Find the lines below that include the word "DEPTH" and state how many there are, adding nothing.

○ ○ ○ ○ ○

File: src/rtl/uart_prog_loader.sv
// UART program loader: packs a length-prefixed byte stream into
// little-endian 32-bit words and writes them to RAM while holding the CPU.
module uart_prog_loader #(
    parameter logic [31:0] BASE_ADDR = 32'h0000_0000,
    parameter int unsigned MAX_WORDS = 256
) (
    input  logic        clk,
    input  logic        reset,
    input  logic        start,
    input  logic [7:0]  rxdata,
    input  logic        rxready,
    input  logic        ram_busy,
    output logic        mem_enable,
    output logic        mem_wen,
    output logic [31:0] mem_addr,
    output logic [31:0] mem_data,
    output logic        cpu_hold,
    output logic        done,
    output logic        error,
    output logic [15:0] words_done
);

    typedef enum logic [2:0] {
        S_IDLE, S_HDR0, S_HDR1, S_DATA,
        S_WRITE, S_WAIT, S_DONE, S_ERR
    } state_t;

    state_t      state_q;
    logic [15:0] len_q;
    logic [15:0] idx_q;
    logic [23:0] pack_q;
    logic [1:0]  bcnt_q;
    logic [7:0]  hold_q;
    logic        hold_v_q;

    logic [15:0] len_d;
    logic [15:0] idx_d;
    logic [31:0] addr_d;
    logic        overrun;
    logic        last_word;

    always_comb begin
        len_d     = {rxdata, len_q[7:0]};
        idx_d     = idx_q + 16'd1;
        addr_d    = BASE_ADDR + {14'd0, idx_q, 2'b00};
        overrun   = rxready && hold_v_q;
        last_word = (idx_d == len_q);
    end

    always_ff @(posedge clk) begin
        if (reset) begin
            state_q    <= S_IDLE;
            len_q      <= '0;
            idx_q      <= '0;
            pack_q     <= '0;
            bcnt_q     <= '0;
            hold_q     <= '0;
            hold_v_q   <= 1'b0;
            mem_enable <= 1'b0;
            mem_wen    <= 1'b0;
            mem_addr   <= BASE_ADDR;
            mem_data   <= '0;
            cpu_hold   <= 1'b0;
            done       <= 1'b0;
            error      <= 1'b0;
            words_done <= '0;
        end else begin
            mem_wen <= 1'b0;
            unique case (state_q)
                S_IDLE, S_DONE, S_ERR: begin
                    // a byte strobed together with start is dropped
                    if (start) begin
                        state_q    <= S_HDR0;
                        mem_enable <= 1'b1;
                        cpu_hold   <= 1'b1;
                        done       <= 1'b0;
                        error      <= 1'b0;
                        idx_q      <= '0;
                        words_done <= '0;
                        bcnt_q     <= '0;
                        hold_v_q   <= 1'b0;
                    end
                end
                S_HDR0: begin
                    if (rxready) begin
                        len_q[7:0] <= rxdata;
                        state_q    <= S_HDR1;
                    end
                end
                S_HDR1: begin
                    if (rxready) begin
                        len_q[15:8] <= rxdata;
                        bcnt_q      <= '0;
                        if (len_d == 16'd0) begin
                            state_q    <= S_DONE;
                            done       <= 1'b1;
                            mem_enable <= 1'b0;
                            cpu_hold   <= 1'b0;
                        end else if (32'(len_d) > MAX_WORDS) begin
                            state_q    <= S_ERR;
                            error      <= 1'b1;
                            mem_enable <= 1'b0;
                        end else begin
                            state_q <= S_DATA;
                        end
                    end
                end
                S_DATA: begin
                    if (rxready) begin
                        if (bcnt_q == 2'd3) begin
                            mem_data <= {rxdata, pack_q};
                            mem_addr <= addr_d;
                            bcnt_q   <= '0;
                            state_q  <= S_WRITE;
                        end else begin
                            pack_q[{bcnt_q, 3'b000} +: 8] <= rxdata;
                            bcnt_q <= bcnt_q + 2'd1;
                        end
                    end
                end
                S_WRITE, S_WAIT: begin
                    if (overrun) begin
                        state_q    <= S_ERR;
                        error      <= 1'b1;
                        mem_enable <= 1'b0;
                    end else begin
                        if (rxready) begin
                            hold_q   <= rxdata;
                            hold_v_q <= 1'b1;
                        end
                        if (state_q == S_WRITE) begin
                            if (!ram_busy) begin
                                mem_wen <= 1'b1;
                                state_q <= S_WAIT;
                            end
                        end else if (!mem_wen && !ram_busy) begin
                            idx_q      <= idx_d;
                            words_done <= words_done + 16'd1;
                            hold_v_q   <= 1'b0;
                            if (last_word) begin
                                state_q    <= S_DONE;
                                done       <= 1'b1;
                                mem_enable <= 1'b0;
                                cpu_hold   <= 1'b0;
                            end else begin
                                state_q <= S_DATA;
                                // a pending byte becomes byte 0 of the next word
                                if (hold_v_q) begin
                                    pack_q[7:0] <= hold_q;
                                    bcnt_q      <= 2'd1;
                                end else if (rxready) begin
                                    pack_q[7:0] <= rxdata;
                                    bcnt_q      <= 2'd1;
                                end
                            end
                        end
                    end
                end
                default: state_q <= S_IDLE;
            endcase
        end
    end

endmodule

○ ○ ○ ○ ○

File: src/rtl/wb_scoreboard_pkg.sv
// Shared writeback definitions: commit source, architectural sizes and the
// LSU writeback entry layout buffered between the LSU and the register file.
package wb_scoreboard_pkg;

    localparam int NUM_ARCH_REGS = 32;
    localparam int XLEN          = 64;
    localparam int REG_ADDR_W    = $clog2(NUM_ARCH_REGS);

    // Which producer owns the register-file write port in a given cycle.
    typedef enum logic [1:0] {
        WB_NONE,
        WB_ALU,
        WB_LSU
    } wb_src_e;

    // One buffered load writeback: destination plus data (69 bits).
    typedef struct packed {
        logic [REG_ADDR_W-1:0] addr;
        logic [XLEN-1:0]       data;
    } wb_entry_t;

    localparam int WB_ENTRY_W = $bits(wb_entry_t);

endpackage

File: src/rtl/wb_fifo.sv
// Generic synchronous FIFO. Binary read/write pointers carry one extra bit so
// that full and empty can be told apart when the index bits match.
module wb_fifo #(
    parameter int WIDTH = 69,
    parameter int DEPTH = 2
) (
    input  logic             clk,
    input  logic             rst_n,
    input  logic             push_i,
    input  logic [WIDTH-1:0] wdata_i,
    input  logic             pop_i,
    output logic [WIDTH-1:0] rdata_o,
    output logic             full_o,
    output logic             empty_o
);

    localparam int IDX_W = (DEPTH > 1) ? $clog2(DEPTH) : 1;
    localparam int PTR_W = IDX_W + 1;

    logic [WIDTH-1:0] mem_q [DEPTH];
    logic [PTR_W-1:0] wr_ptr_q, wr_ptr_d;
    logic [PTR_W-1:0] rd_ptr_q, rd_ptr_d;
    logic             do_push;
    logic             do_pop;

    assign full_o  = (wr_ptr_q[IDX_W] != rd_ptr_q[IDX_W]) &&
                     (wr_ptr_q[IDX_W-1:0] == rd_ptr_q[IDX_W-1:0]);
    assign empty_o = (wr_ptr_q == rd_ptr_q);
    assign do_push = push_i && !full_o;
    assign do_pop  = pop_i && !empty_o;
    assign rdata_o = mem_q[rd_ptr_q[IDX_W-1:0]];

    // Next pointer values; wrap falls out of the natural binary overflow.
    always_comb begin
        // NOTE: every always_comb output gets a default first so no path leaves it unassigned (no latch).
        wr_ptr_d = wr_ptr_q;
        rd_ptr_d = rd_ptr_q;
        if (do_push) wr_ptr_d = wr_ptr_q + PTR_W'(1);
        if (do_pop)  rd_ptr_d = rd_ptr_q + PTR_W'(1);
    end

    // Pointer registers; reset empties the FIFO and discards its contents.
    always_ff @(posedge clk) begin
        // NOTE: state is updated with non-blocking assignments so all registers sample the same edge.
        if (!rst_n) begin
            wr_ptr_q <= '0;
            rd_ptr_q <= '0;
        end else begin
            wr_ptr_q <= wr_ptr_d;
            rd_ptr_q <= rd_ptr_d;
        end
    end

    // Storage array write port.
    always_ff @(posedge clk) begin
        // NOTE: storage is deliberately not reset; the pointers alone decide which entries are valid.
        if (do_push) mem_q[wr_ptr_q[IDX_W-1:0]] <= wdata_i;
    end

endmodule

○ ○ ○ ○ ○

■ **Answer to this exercise**
3